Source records
=== Begin Enclosure ===
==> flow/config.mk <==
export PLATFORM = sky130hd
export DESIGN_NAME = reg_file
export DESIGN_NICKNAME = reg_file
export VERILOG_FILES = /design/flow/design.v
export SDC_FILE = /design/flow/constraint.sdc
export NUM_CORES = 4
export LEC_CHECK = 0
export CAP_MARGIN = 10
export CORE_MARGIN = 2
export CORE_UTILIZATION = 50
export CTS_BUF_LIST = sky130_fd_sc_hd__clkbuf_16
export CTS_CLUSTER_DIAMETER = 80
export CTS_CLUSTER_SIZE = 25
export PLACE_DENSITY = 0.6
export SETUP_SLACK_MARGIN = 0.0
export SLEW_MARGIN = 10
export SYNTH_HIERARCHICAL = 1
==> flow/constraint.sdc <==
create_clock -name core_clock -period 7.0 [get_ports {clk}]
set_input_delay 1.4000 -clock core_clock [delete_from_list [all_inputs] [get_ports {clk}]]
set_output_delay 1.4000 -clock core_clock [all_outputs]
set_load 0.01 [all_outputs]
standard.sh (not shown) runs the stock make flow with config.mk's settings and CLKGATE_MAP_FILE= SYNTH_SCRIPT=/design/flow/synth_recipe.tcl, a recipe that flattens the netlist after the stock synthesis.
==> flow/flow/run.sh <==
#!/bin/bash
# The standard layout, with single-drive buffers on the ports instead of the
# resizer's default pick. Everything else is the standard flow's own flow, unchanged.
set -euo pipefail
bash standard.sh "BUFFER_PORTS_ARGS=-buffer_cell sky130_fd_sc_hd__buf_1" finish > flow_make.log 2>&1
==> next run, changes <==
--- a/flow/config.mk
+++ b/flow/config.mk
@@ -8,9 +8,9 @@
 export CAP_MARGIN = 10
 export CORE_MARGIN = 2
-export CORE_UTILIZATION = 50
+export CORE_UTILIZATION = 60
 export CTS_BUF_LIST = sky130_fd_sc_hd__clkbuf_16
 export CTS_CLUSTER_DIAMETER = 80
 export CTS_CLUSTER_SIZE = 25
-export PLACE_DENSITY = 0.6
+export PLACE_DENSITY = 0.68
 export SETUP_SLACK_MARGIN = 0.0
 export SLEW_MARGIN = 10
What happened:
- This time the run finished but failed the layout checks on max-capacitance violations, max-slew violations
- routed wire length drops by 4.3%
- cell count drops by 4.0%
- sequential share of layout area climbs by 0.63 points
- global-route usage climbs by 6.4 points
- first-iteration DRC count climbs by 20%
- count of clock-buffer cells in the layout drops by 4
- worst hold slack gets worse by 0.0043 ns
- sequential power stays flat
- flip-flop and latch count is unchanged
This design comes from an exercise in tuning for small area, a short achievable clock period and few clock cycles per item on the open sky130 flow, not from production work. The RTL was checked by simulation tests, not by an equivalence proof against the original design. No activity file was given, so power comes from the tool's default toggle rates.

<file path="config.mk">
export PLATFORM = sky130hd
export DESIGN_NAME = alu_pipe
export DESIGN_NICKNAME = alu_pipe
export VERILOG_FILES = /design/flow/design.v
export SDC_FILE = /design/flow/constraint.sdc
export NUM_CORES = 4
export LEC_CHECK = 0
export CAP_MARGIN = 20
export CORE_MARGIN = 2
export CORE_UTILIZATION = 40
export SETUP_SLACK_MARGIN = 4.6
export SLEW_MARGIN = 20
export SYNTH_HIERARCHICAL = 1
export TNS_END_PERCENT = 3
</file>
<file path="constraint.sdc">
create_clock -name core_clock -period 7.5 [get_ports {clk}]
set_input_delay 1.5000 -clock core_clock [delete_from_list [all_inputs] [get_ports {clk}]]
set_output_delay 1.5000 -clock core_clock [all_outputs]
set_load 0.01 [all_outputs]
</file>
What follows belongs to an exercise in optimizing a design on an open flow for small area; a production flow would make more cautious choices.
Function was checked by simulation only, so behaviour that the tests miss may differ from the original.

==> 04-20: inputs <==
==> flow/design.v <==
package rvvi_bridge_pkg;
    localparam int XLEN         = 32;
    localparam int ORDER_W      = 64;
    localparam int CSR_ADDR_W   = 12;
    localparam int NUM_CSRS     = 5;
    localparam int REG_ADDR_W   = 5;
    localparam int MSTATUS_RAW_W = 6;
    localparam int MIE_RAW_W     = 19;
    localparam int MCAUSE_RAW_W  = 7;
    typedef enum logic [2:0] {
        CSR_MSTATUS,
        CSR_MIE,
        CSR_MCAUSE,
        CSR_MSCRATCH,
        CSR_MEPC
    } csr_idx_e;
    localparam logic [NUM_CSRS*CSR_ADDR_W-1:0] CSR_ADDR =
        {12'h341, 12'h340, 12'h342, 12'h304, 12'h300};
    typedef enum logic {
        BEAT_RETIRE,
        BEAT_CSR
    } beat_kind_e;
    typedef logic [NUM_CSRS-1:0]           csr_mask_t;
    typedef logic [NUM_CSRS*XLEN-1:0]      csr_vals_t;
    localparam int MSTATUS_TW_BIT   = 21;
    localparam int MSTATUS_MPRV_BIT = 17;
    localparam int MSTATUS_MPP_LSB  = 11;
    localparam int MSTATUS_MPIE_BIT = 7;
    localparam int MSTATUS_MIE_BIT  = 3;
    localparam int MIE_FAST_LSB     = 16;
    localparam int MIE_EXT_BIT      = 11;
    localparam int MIE_TIMER_BIT    = 7;
    localparam int MIE_SW_BIT       = 3;
    localparam int MCAUSE_IRQ_BIT   = 31;
    localparam int MCAUSE_CODE_W    = 6;
    typedef struct packed {
        logic [ORDER_W-1:0]    order;
        logic [XLEN-1:0]       insn;
        logic [XLEN-1:0]       pc_rdata;
        logic [XLEN-1:0]       pc_wdata;
        logic                  trap;
        logic                  intr;
        logic [REG_ADDR_W-1:0] rd_addr;
        logic [XLEN-1:0]       rd_wdata;
        csr_vals_t             csr_val;
        csr_mask_t             csr_mask;
    } retire_rec_t;
    localparam int REC_W = ORDER_W + 3*XLEN + 2 + REG_ADDR_W + XLEN + NUM_CSRS*XLEN + NUM_CSRS;
endpackage
`timescale 1ns/10ps
module rvvi_trace_bridge #(
    parameter int FIFO_DEPTH = 4
) (
    input  logic                                      rvvi,
    input  logic                                      arst_n_i,
    input  logic                                      rvfi_valid_i,
    input  logic [rvvi_bridge_pkg::ORDER_W-1:0]       rvfi_order_i,
    input  logic [rvvi_bridge_pkg::XLEN-1:0]          rvfi_insn_i,
    input  logic [rvvi_bridge_pkg::XLEN-1:0]          rvfi_pc_rdata_i,
    input  logic [rvvi_bridge_pkg::XLEN-1:0]          rvfi_pc_wdata_i,
    input  logic                                      rvfi_trap_i,
    input  logic                                      rvfi_intr_i,
    input  logic [rvvi_bridge_pkg::REG_ADDR_W-1:0]    rvfi_rd_addr_i,
    input  logic [rvvi_bridge_pkg::XLEN-1:0]          rvfi_rd_wdata_i,
    input  logic [rvvi_bridge_pkg::MSTATUS_RAW_W-1:0] mstatus_raw_i,
    input  logic [rvvi_bridge_pkg::MIE_RAW_W-1:0]     mie_raw_i,
    input  logic [rvvi_bridge_pkg::MCAUSE_RAW_W-1:0]  mcause_raw_i,
    input  logic [rvvi_bridge_pkg::XLEN-1:0]          mscratch_i,
    input  logic [rvvi_bridge_pkg::XLEN-1:0]          mepc_i,
    output logic                                      beat_valid_o,
    output rvvi_bridge_pkg::beat_kind_e               beat_kind_o,
    output logic [rvvi_bridge_pkg::ORDER_W-1:0]       order_o,
    output logic [rvvi_bridge_pkg::XLEN-1:0]          insn_o,
    output logic [rvvi_bridge_pkg::XLEN-1:0]          pc_rdata_o,
    output logic [rvvi_bridge_pkg::XLEN-1:0]          pc_wdata_o,
    output logic                                      trap_o,
    output logic                                      intr_o,
    output logic [rvvi_bridge_pkg::XLEN-1:0]          x_wb_o,
    output logic [rvvi_bridge_pkg::XLEN-1:0]          x_wdata_o,
    output logic [rvvi_bridge_pkg::CSR_ADDR_W-1:0]    csr_addr_o,
    output logic [rvvi_bridge_pkg::XLEN-1:0]          csr_data_o,
    output logic                                      overflow_o
);
    localparam int XLEN = rvvi_bridge_pkg::XLEN;
    localparam int NC   = rvvi_bridge_pkg::NUM_CSRS;
    localparam int RW   = rvvi_bridge_pkg::ORDER_W + 4*XLEN + 2 + rvvi_bridge_pkg::REG_ADDR_W;
    localparam int CW   = 6 + 19 + 7 + 2*XLEN;
    localparam int NS   = FIFO_DEPTH + 1;    
    logic [CW-1:0] csr_now;
    logic [CW-1:0] prev_q;
    logic          first_q;      
    logic [NC-1:0] changed;
    logic [NC-1:0] pending_q;
    logic [NC-1:0] cmask_q;
    logic          push_q;
    logic [RW-1:0] cap_q;
    assign csr_now = {mepc_i, mscratch_i, mcause_raw_i, mie_raw_i, mstatus_raw_i};
    always_comb begin
        if (first_q) begin
            changed[0] = |csr_now[5:0];
            changed[1] = |csr_now[24:6];
            changed[2] = |csr_now[31:25];
            changed[3] = |csr_now[63:32];
            changed[4] = |csr_now[95:64];
        end else begin
            changed[0] = csr_now[5:0]   != prev_q[5:0];
            changed[1] = csr_now[24:6]  != prev_q[24:6];
            changed[2] = csr_now[31:25] != prev_q[31:25];
            changed[3] = csr_now[63:32] != prev_q[63:32];
            changed[4] = csr_now[95:64] != prev_q[95:64];
        end
    end
    always_ff @(posedge rvvi or negedge arst_n_i) begin
        if (!arst_n_i) begin
            first_q   <= 1'b1;
            pending_q <= '0;
            push_q    <= 1'b0;
        end else begin
            first_q   <= 1'b0;
            push_q    <= rvfi_valid_i;
            if (rvfi_valid_i) begin
                pending_q <= '0;
            end else begin
                pending_q <= pending_q | changed;
            end
        end
    end
    always_ff @(posedge rvvi) begin
        prev_q  <= csr_now;
        cmask_q <= pending_q | changed;
        cap_q   <= {rvfi_order_i, rvfi_insn_i, rvfi_pc_rdata_i, rvfi_pc_wdata_i,
                    rvfi_trap_i, rvfi_intr_i, rvfi_rd_addr_i, rvfi_rd_wdata_i};
    end
    logic [RW-1:0]         mem_r [0:FIFO_DEPTH-1];
    logic [NC-1:0]         mem_m [0:FIFO_DEPTH-1];
    logic [CW-1:0]         mem_c [0:NS-1];
    logic [1:0]            wr_q, rd_q;           
    logic [NS-1:0]         wc_oh_q, rc_oh_q;     
    logic [NS-1:0]         cur_oh;               
    logic                  overflow_q;
    logic                  full, empty, push_ok, pop;
    assign cur_oh  = {rc_oh_q[0], rc_oh_q[NS-1:1]};
    assign empty   = |(wc_oh_q & rc_oh_q);
    assign full    = |(wc_oh_q & cur_oh);
    assign push_ok = push_q && !full;
    always_ff @(posedge rvvi or negedge arst_n_i) begin
        if (!arst_n_i) begin
            wr_q       <= '0;
            rd_q       <= '0;
            wc_oh_q    <= NS'(1);
            rc_oh_q    <= NS'(1);
            overflow_q <= 1'b0;
        end else begin
            if (push_ok) begin
                wr_q    <= wr_q + 1'b1;
                wc_oh_q <= {wc_oh_q[NS-2:0], wc_oh_q[NS-1]};
            end
            if (pop) begin
                rd_q    <= rd_q + 1'b1;
                rc_oh_q <= {rc_oh_q[NS-2:0], rc_oh_q[NS-1]};
            end
            if (push_q && full) begin
                overflow_q <= 1'b1;
            end
        end
    end
    always_ff @(posedge rvvi) begin
        for (int i = 0; i < FIFO_DEPTH; i++) begin
            if (push_ok && wr_q == 2'(i)) begin
                mem_r[i] <= cap_q;
                mem_m[i] <= cmask_q;
            end
        end
        for (int i = 0; i < NS; i++) begin
            if (push_ok && wc_oh_q[i]) begin
                mem_c[i] <= prev_q;
            end
        end
    end
    logic [NC-1:0] head_mask;
    logic [NC-1:0] remain_q;
    logic [NC-1:0] remain_next;
    logic [NC-1:0] sel_oh_q;     
    logic [NC-1:0] sel_next;
    logic          valid_q;
    logic          kind_q;
    always_comb begin
        head_mask = '0;
        for (int i = 0; i < FIFO_DEPTH; i++) begin
            head_mask |= mem_m[i] & {NC{rd_q == 2'(i)}};
        end
    end
    assign pop = !empty && (remain_q == '0);
    assign sel_next    = remain_q & (~remain_q + 1'b1);
    assign remain_next = remain_q & ~sel_next;
    always_ff @(posedge rvvi or negedge arst_n_i) begin
        if (!arst_n_i) begin
            remain_q <= '0;
            sel_oh_q <= '0;
            valid_q  <= 1'b0;
            kind_q   <= 1'b0;
        end else if (pop) begin
            valid_q  <= 1'b1;
            kind_q   <= 1'b0;
            remain_q <= head_mask;
        end else if (remain_q != '0) begin
            valid_q  <= 1'b1;
            kind_q   <= 1'b1;
            sel_oh_q <= sel_next;
            remain_q <= remain_next;
        end else begin
            valid_q <= 1'b0;
            kind_q  <= 1'b0;
        end
    end
    logic [FIFO_DEPTH-1:0] out_oh;
    logic [1:0]            out_ptr;
    logic [RW-1:0]         out_r;
    logic [XLEN-1:0]       csr_sel_val [0:NS-1];
    logic [XLEN-1:0]       csr_data;
    logic [4:0]            rd_addr;
    assign out_ptr = rd_q - 1'b1;
    always_comb begin
        for (int i = 0; i < FIFO_DEPTH; i++) out_oh[i] = (out_ptr == 2'(i));
    end
    always_comb begin
        out_r = '0;
        for (int i = 0; i < FIFO_DEPTH; i++) begin
            out_r |= mem_r[i] & {RW{out_oh[i]}};
        end
    end
    always_comb begin
        csr_data = '0;
        for (int s = 0; s < NS; s++) begin
            csr_data |= {XLEN{cur_oh[s] & sel_oh_q[0]}} &
                        {10'b0, mem_c[s][0], 3'b0, mem_c[s][1], 4'b0, mem_c[s][3:2], 3'b0,
                         mem_c[s][4], 3'b0, mem_c[s][5], 3'b0};
            csr_data |= {XLEN{cur_oh[s] & sel_oh_q[1]}} &
                        {mem_c[s][21:6], 4'b0, mem_c[s][22], 3'b0, mem_c[s][23], 3'b0,
                         mem_c[s][24], 3'b0};
            csr_data |= {XLEN{cur_oh[s] & sel_oh_q[2]}} &
                        {mem_c[s][31], 25'b0, mem_c[s][30:25]};
            csr_data |= {XLEN{cur_oh[s] & sel_oh_q[3]}} & mem_c[s][63:32];
            csr_data |= {XLEN{cur_oh[s] & sel_oh_q[4]}} & mem_c[s][95:64];
        end
    end
    assign {order_o, insn_o, pc_rdata_o, pc_wdata_o, trap_o, intr_o, rd_addr, x_wdata_o} = out_r;
    assign x_wb_o = (rd_addr == '0) ? '0 : (32'd1 << rd_addr);
    always_comb begin
        csr_addr_o = '0;
        for (int i = 0; i < NC; i++) begin
            csr_addr_o |= {rvvi_bridge_pkg::CSR_ADDR_W{sel_oh_q[i]}} &
                          rvvi_bridge_pkg::CSR_ADDR[i*rvvi_bridge_pkg::CSR_ADDR_W +: rvvi_bridge_pkg::CSR_ADDR_W];
        end
    end
    assign beat_valid_o = valid_q;
    assign beat_kind_o  = rvvi_bridge_pkg::beat_kind_e'(kind_q);
    assign csr_data_o   = csr_data;
    assign overflow_o   = overflow_q;
endmodule
==> flow/flow/run.sh <==
#!/bin/bash
# Standard ORFS layout (the standard.sh), with smaller port buffers and a clock tree
# built from smaller buffers without dummy loads.
set -euo pipefail
export BUFFER_PORTS_ARGS="-buffer_cell sky130_fd_sc_hd__buf_1"
export CTS_ARGS="-sink_clustering_enable -repair_clock_nets -dont_use_dummy_load -sink_clustering_size 10 -sink_clustering_max_diameter 40 -buf_list {sky130_fd_sc_hd__clkbuf_4}"
bash standard.sh > standard.log 2>&1
==> flow/standard.sh <==
#!/bin/bash
# synth_recipe.tcl (not shown) runs the flow's synth.tcl, then flattens the netlist and writes it again
# the make line also repeats each setting of config.mk as NAME=value (left out here)
make -C /OpenROAD-flow-scripts/flow DESIGN_CONFIG=/design/flow/config.mk WORK_HOME=/design/flow/orfs CLKGATE_MAP_FILE= SYNTH_SCRIPT=/design/flow/synth_recipe.tcl "${@:-finish}"
==> flow/config.mk <==
export PLATFORM = sky130hd
export DESIGN_NAME = rvvi_trace_bridge
export DESIGN_NICKNAME = rvvi_trace_bridge
export VERILOG_FILES = /design/flow/design.v
export SDC_FILE = /design/flow/constraint.sdc
export NUM_CORES = 4
export LEC_CHECK = 0
export CAP_MARGIN = 20
export CORE_MARGIN = 2
export CORE_UTILIZATION = 70
export SLEW_MARGIN = 20
==> flow/constraint.sdc <==
create_clock -name core_clock -period 6.0 [get_ports {rvvi}]
set_input_delay 1.2000 -clock core_clock [delete_from_list [all_inputs] [get_ports {rvvi}]]
set_output_delay 1.2000 -clock core_clock [all_outputs]
set_load 0.01 [all_outputs]
==> inputs of 12-10, as changes to 04-20 <==
--- a/flow/design.v
+++ b/flow/design.v
@@ -136,10 +136,9 @@
     logic [CW-1:0]         mem_c [0:NS-1];
-    logic [1:0]            wr_q, rd_q;           
+    logic [FIFO_DEPTH-1:0] wr_oh_q, rd_oh_q;     
     logic [NS-1:0]         wc_oh_q, rc_oh_q;     
-    logic [NS-1:0]         cur_oh;               
+    logic [2:0]            count_q;
     logic                  overflow_q;
     logic                  full, empty, push_ok, pop;
-    assign cur_oh  = {rc_oh_q[0], rc_oh_q[NS-1:1]};
-    assign empty   = |(wc_oh_q & rc_oh_q);
-    assign full    = |(wc_oh_q & cur_oh);
+    assign full    = (count_q == 3'(FIFO_DEPTH));
+    assign empty   = (count_q == 3'd0);
     assign push_ok = push_q && !full;
@@ -147,6 +146,7 @@
         if (!arst_n_i) begin
-            wr_q       <= '0;
-            rd_q       <= '0;
+            wr_oh_q    <= FIFO_DEPTH'(1);
+            rd_oh_q    <= FIFO_DEPTH'(1);
             wc_oh_q    <= NS'(1);
             rc_oh_q    <= NS'(1);
+            count_q    <= '0;
             overflow_q <= 1'b0;
@@ -154,3 +154,3 @@
             if (push_ok) begin
-                wr_q    <= wr_q + 1'b1;
+                wr_oh_q <= {wr_oh_q[FIFO_DEPTH-2:0], wr_oh_q[FIFO_DEPTH-1]};
                 wc_oh_q <= {wc_oh_q[NS-2:0], wc_oh_q[NS-1]};
@@ -158,4 +158,9 @@
             if (pop) begin
-                rd_q    <= rd_q + 1'b1;
+                rd_oh_q <= {rd_oh_q[FIFO_DEPTH-2:0], rd_oh_q[FIFO_DEPTH-1]};
                 rc_oh_q <= {rc_oh_q[NS-2:0], rc_oh_q[NS-1]};
+            end
+            if (push_ok && !pop) begin
+                count_q <= count_q + 1'b1;
+            end else if (pop && !push_ok) begin
+                count_q <= count_q - 1'b1;
             end
@@ -168,3 +173,3 @@
         for (int i = 0; i < FIFO_DEPTH; i++) begin
-            if (push_ok && wr_q == 2'(i)) begin
+            if (push_ok && wr_oh_q[i]) begin
                 mem_r[i] <= cap_q;
@@ -189,3 +194,3 @@
         for (int i = 0; i < FIFO_DEPTH; i++) begin
-            head_mask |= mem_m[i] & {NC{rd_q == 2'(i)}};
+            head_mask |= mem_m[i] & {NC{rd_oh_q[i]}};
         end
@@ -216,3 +221,3 @@
     logic [FIFO_DEPTH-1:0] out_oh;
-    logic [1:0]            out_ptr;
+    logic [NS-1:0]         cur_oh;
     logic [RW-1:0]         out_r;
@@ -221,6 +226,4 @@
     logic [4:0]            rd_addr;
-    assign out_ptr = rd_q - 1'b1;
-    always_comb begin
-        for (int i = 0; i < FIFO_DEPTH; i++) out_oh[i] = (out_ptr == 2'(i));
-    end
+    assign out_oh = {rd_oh_q[0], rd_oh_q[FIFO_DEPTH-1:1]};
+    assign cur_oh = {rc_oh_q[0], rc_oh_q[NS-1:1]};
     always_comb begin
==> flow/flow/run.sh (replaced) <==
#!/bin/bash
# Standard ORFS layout (the standard.sh), with smaller port buffers and a clock tree
# built from smaller buffers without dummy loads.
set -euo pipefail
export BUFFER_PORTS_ARGS="-buffer_cell sky130_fd_sc_hd__buf_1"
export CTS_ARGS="-sink_clustering_enable -repair_clock_nets -dont_use_dummy_load -buf_list {sky130_fd_sc_hd__clkbuf_4 sky130_fd_sc_hd__clkbuf_8}"
bash standard.sh > standard.log 2>&1
--- a/flow/config.mk
+++ b/flow/config.mk
@@ -9,3 +9,3 @@
 export CORE_MARGIN = 2
-export CORE_UTILIZATION = 70
+export CORE_UTILIZATION = 40
 export SLEW_MARGIN = 20
==> impl_metrics.csv <==
group,metric,value,unit
floorplan,taps,1794,
routing,finalWirelength,141000,µm
global_route,grt_pass1_vias,30505,
sta,holdWs,311,ps
power_and_ir_drop,p_total,20800,µW
run_status,run_status,"timing/DRC/antenna clean",
setup_path,worst-r2r-setup-slack,3130,ps
layout,multiInputGateArea,0.00841,mm²
[end of results for 12-10]
==> impl_metrics.csv <==
group,metric,value,unit
floorplan,die_y,284,µm
synth,yosysTopAreaCell,"edfxtp_1",
floorplan,taps,1040,
layout,multiInputGateArea,0.00843,mm²
global_route,grt_pass1_vias,30889,
setup_path,worst-r2r-setup-slack,2190,ps
run_status,run_status,"timing/DRC/antenna clean",
routing,finalWirelength,131000,µm
power_and_ir_drop,p_total,24600,µW
[end of results for 04-20]

-- separate check: timing with driven ports --
The flow's constraints put no driver on any port. The routed layouts listed below were extracted and timed again, unchanged, in two steps.
Step 1 (the two cells are an assumption about what drives the block):
set clk [get_ports {rvvi}]
set_driving_cell -lib_cell sky130_fd_sc_hd__clkbuf_16 $clk
set_driving_cell -lib_cell sky130_fd_sc_hd__buf_2 [delete_from_list [all_inputs] $clk]
Step 2 times the ports against the registers' clock, not the clock port: input delays grow and output delays shrink by t, the midpoint of the rising clock arrivals with the driver on.
Slacks: ideal ports / drivers / drivers and shift; pairs: ideal ports / drivers.
run | shift t [ns] | setup WS [ns] | hold slack, ns | clock arrival spread, ns
04-20 | 1.085 | 0.995 / 0.924 / 2.009 | 0.199 / 0.154 / 0.407 | 0.136 / 0.136
12-10 | 0.999 | 0.997 / 0.919 / 1.918 | 0.311 / 0.260 / 0.424 | 0.112 / 0.112
After both steps every run listed still meets setup and hold.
=== End Enclosure ===
▸ EXERCISE DESCRIPTION
Could you transcribe the entries above word for word, from the line with "- global-route usage climbs by 6.4 points" down to the line with "- sequential power stays flat", keeping both?

▸ EXPECTED OUTPUT
- global-route usage climbs by 6.4 points
- first-iteration DRC count climbs by 20%
- count of clock-buffer cells in the layout drops by 4
- worst hold slack gets worse by 0.0043 ns
- sequential power stays flat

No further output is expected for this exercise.